*** TASK DATA Section Begins ***
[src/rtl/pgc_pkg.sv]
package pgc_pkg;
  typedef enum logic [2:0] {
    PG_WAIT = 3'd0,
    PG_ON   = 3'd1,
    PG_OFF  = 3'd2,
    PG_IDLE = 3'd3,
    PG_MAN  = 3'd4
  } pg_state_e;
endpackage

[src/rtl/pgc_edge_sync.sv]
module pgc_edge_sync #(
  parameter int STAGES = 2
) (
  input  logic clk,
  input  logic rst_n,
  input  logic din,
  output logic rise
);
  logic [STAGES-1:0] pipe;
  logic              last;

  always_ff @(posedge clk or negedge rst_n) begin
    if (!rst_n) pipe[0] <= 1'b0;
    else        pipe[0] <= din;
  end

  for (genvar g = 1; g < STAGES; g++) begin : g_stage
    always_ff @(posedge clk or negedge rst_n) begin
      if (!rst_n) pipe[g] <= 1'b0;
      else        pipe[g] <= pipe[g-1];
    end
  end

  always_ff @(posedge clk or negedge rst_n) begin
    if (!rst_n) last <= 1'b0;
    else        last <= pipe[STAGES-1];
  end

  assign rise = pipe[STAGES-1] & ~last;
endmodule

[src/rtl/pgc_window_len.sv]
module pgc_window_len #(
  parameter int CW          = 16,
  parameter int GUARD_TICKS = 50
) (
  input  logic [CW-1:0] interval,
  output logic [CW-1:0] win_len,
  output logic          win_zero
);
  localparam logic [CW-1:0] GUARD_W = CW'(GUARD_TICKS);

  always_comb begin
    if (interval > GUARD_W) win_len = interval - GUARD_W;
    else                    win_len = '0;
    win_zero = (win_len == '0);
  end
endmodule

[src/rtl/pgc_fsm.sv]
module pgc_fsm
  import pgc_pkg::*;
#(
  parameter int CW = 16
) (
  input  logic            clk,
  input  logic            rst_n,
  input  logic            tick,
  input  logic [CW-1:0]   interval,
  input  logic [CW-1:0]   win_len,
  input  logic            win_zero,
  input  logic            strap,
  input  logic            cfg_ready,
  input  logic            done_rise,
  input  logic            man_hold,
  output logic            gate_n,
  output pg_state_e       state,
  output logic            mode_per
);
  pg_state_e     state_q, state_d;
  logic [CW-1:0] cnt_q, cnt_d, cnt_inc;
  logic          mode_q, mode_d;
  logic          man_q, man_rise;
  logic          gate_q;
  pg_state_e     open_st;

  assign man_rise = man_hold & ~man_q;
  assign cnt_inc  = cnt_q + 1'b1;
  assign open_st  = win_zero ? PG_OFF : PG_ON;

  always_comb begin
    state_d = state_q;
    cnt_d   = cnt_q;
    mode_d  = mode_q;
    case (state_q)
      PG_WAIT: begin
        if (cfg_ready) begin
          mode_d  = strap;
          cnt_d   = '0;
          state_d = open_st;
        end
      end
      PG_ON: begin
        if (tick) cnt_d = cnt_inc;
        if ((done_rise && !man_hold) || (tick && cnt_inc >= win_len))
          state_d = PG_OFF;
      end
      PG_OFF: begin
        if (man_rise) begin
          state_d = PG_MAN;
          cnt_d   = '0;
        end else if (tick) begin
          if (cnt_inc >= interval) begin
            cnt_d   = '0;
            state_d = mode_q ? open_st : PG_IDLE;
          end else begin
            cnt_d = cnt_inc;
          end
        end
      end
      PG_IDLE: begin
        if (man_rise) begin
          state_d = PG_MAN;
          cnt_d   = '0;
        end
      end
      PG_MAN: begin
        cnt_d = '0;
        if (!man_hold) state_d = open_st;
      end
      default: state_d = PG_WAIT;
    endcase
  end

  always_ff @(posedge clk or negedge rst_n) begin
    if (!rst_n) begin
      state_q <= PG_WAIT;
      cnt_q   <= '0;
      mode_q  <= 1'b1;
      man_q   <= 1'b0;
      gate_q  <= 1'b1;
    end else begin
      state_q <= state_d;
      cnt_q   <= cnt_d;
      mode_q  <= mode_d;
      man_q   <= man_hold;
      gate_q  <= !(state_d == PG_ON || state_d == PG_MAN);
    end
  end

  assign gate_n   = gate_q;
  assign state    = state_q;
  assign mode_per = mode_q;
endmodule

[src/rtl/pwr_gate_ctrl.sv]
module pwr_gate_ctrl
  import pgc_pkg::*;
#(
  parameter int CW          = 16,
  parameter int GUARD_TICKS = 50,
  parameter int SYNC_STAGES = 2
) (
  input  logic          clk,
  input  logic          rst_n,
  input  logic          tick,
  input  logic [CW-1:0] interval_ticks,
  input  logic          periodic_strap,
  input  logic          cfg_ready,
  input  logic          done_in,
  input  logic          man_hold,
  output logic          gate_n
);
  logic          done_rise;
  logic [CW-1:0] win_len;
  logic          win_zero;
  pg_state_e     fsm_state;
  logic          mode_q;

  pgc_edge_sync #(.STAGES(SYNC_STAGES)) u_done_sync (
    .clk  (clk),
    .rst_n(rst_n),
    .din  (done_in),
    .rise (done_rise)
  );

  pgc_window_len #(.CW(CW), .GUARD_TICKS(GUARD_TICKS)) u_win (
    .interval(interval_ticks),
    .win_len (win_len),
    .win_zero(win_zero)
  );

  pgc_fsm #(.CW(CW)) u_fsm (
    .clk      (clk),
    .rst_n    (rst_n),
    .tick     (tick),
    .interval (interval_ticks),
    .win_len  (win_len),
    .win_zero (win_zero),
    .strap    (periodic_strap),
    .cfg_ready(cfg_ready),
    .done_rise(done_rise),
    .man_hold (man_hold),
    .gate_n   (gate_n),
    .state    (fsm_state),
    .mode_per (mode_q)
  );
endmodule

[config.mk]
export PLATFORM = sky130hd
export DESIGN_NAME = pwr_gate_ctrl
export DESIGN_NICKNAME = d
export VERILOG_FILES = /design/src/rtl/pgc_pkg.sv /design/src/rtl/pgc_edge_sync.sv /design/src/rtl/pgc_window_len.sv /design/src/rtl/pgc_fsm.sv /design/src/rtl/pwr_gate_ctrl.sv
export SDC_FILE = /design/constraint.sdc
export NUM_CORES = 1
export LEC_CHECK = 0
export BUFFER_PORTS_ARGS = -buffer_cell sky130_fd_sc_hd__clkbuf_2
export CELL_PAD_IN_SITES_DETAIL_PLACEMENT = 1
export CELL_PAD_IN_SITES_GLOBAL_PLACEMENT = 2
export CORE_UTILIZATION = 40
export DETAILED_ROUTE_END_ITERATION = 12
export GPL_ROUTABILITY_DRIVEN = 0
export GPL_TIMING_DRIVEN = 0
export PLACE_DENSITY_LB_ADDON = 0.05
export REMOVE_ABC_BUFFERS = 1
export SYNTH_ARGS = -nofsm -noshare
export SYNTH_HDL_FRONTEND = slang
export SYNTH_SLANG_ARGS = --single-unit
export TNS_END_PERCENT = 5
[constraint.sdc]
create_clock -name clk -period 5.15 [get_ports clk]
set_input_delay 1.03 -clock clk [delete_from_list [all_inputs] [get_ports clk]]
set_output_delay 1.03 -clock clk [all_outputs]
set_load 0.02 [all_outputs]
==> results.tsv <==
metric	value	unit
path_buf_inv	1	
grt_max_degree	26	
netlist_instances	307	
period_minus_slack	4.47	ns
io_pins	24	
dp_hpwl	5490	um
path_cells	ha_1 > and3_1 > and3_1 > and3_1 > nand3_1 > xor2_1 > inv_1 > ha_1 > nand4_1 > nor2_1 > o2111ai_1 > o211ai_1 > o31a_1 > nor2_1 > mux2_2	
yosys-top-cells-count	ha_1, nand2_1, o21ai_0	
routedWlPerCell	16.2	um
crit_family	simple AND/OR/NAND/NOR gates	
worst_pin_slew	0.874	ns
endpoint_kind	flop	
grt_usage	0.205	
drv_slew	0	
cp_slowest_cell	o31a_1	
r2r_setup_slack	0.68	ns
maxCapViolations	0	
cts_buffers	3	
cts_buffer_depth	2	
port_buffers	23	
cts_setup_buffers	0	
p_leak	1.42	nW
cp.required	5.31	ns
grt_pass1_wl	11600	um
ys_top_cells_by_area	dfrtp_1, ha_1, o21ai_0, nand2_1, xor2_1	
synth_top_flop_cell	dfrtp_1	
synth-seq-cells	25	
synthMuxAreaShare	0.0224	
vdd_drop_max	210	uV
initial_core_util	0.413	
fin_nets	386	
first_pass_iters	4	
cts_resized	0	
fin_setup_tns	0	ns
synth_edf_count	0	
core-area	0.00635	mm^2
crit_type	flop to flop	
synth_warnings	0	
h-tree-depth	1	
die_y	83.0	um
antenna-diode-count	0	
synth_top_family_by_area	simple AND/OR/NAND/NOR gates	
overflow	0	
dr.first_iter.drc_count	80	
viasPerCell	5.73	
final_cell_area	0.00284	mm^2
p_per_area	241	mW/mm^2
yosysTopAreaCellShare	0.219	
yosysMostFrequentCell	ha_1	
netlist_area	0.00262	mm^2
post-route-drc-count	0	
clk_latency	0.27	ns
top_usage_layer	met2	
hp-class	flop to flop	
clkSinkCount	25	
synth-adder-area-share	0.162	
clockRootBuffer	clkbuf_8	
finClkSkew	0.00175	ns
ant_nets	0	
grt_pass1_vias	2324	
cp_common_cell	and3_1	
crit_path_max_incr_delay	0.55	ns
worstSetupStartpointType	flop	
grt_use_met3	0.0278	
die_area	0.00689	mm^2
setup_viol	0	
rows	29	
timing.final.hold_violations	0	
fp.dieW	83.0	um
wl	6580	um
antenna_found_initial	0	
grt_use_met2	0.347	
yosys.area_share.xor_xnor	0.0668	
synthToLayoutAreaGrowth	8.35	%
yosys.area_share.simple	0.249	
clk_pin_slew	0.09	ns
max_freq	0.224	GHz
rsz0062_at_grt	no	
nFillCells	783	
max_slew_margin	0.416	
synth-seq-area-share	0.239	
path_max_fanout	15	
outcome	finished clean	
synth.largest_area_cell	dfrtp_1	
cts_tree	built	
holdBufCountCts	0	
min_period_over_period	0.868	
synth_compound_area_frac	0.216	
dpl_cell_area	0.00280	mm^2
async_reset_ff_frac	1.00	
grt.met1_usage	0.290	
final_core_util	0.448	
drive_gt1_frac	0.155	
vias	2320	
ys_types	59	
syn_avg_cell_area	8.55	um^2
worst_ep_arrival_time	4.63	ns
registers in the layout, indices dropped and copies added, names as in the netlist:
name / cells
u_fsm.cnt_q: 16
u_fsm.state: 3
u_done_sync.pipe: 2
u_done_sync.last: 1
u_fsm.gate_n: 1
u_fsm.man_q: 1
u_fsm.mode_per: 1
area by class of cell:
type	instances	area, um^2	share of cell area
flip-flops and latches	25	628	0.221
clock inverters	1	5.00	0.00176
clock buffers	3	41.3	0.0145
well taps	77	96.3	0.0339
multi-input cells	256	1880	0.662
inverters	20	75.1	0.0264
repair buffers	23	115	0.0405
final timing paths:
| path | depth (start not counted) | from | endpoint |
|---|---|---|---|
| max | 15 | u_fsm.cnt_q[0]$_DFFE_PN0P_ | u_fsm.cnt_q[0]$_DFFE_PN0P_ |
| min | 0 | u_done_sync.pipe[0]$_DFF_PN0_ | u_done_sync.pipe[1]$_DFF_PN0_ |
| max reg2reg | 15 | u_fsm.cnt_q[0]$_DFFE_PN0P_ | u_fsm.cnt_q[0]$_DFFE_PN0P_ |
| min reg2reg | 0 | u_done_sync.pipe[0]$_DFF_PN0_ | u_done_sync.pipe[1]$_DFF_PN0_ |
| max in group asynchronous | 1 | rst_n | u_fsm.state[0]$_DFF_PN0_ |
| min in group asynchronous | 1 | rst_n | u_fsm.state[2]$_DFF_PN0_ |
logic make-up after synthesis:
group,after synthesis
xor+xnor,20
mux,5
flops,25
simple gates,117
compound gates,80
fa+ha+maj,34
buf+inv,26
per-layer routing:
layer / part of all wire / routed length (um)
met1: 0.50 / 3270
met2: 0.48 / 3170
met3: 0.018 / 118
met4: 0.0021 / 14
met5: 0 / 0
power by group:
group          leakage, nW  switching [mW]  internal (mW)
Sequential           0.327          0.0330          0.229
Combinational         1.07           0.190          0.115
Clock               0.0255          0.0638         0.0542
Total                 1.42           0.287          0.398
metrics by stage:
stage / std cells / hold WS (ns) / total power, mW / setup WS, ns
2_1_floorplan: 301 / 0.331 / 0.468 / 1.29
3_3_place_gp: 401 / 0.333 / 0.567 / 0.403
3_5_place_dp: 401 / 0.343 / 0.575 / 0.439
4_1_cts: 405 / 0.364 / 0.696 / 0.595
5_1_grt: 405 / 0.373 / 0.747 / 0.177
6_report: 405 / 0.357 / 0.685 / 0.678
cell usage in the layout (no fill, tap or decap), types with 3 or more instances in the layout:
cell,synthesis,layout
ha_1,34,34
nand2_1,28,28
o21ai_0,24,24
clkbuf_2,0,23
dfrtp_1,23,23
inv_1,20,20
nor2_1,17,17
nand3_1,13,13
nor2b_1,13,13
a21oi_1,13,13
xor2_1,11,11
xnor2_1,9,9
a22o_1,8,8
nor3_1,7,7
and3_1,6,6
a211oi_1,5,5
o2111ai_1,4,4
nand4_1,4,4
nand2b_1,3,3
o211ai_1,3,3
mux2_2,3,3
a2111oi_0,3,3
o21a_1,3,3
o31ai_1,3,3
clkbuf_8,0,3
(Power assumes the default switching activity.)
*** TASK DATA Section Ends ***
*** TASK DATA Section Begins ***
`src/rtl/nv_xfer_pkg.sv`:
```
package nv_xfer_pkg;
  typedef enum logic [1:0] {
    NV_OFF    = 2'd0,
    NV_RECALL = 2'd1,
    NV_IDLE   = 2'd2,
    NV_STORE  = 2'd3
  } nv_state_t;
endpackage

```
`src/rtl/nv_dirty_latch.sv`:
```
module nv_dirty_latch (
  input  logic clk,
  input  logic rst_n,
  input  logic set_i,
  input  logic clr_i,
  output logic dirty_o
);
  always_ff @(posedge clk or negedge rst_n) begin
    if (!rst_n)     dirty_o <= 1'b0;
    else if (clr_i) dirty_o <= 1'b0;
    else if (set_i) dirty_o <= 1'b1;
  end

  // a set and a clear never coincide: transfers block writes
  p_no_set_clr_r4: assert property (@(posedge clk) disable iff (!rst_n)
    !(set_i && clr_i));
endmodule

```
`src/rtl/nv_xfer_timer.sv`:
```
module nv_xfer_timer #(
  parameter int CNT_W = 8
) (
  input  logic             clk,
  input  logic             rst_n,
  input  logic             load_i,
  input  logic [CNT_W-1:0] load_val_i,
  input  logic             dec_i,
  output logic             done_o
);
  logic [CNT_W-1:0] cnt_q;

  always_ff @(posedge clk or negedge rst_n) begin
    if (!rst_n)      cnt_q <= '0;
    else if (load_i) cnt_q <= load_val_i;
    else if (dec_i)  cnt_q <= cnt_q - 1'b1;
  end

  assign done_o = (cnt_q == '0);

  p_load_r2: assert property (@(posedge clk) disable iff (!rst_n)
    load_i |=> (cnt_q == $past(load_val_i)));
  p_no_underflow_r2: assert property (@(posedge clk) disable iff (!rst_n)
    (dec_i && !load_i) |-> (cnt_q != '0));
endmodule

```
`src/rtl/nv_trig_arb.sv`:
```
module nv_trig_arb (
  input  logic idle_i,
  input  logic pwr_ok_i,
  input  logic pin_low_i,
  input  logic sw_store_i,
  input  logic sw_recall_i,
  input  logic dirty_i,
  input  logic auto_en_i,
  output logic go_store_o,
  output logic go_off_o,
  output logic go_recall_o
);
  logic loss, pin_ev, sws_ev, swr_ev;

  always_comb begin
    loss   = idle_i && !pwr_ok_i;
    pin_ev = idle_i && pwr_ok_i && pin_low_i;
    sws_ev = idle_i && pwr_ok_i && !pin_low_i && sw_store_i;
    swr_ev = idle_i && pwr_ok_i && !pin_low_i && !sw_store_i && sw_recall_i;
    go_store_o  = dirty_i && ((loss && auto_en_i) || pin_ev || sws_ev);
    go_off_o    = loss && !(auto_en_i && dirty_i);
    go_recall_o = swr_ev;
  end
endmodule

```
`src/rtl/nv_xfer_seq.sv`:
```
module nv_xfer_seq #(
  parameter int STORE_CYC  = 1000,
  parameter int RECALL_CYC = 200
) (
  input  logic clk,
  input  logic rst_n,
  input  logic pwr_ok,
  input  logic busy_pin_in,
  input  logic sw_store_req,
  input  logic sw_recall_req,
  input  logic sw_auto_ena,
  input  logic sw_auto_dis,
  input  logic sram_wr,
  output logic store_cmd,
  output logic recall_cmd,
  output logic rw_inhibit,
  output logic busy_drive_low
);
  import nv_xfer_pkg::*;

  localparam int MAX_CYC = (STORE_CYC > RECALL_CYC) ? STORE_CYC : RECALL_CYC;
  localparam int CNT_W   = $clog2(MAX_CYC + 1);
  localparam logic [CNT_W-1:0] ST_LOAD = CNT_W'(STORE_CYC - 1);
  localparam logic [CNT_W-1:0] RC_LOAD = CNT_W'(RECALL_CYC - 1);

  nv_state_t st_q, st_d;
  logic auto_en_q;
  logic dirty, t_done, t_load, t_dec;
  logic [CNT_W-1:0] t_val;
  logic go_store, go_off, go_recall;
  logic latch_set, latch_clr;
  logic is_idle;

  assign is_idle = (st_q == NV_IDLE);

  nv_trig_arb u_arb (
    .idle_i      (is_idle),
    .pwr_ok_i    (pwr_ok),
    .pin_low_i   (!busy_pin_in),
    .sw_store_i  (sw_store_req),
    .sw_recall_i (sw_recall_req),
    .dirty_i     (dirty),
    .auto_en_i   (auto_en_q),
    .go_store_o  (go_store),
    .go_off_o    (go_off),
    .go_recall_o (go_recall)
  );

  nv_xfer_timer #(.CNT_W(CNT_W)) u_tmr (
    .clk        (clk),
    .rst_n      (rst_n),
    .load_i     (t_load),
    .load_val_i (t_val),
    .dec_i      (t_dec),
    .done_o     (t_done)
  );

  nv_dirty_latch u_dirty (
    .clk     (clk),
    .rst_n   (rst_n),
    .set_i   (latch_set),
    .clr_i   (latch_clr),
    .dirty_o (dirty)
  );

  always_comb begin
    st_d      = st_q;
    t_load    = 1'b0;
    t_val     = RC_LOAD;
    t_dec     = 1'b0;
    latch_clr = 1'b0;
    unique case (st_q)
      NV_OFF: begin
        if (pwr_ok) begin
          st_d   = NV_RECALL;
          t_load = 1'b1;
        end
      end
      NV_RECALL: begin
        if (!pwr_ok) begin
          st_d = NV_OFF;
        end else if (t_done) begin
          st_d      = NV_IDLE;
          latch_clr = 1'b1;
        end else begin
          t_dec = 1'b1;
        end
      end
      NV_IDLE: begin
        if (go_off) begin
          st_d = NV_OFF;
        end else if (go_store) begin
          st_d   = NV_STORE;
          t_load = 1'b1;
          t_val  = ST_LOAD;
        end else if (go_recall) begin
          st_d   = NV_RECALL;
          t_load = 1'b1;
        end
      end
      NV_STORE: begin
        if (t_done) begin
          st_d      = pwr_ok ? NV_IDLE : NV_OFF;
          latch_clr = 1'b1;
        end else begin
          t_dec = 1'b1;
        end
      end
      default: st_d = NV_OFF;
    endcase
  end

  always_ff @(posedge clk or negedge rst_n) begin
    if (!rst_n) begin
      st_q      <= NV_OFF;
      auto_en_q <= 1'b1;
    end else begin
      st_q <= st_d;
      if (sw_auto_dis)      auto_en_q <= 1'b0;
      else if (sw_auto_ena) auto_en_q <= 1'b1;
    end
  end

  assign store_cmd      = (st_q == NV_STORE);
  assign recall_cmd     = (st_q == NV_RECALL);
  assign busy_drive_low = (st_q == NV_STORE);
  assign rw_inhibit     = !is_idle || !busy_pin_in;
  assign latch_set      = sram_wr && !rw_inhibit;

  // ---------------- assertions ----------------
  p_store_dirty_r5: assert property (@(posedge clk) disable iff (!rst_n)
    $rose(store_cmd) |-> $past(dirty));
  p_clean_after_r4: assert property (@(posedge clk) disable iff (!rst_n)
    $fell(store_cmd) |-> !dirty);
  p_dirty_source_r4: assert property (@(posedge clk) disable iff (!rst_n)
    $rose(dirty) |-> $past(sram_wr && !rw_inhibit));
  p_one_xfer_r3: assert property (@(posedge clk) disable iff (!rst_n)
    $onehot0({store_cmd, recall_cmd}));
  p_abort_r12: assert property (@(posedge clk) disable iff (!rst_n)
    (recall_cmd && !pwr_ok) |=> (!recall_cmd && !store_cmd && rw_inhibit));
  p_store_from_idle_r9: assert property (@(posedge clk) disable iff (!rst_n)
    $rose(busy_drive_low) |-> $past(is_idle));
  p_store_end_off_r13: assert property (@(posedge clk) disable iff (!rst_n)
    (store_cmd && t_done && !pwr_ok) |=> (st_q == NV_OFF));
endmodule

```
*** TASK DATA Section Ends ***
Could you please find every line of the listing above holding the string "pipe" and copy it?

  logic [STAGES-1:0] pipe;
    if (!rst_n) pipe[0] <= 1'b0;
    else        pipe[0] <= din;
      if (!rst_n) pipe[g] <= 1'b0;
      else        pipe[g] <= pipe[g-1];
    else        last <= pipe[STAGES-1];
  assign rise = pipe[STAGES-1] & ~last;
u_done_sync.pipe: 2
| min | 0 | u_done_sync.pipe[0]$_DFF_PN0_ | u_done_sync.pipe[1]$_DFF_PN0_ |
| min reg2reg | 0 | u_done_sync.pipe[0]$_DFF_PN0_ | u_done_sync.pipe[1]$_DFF_PN0_ |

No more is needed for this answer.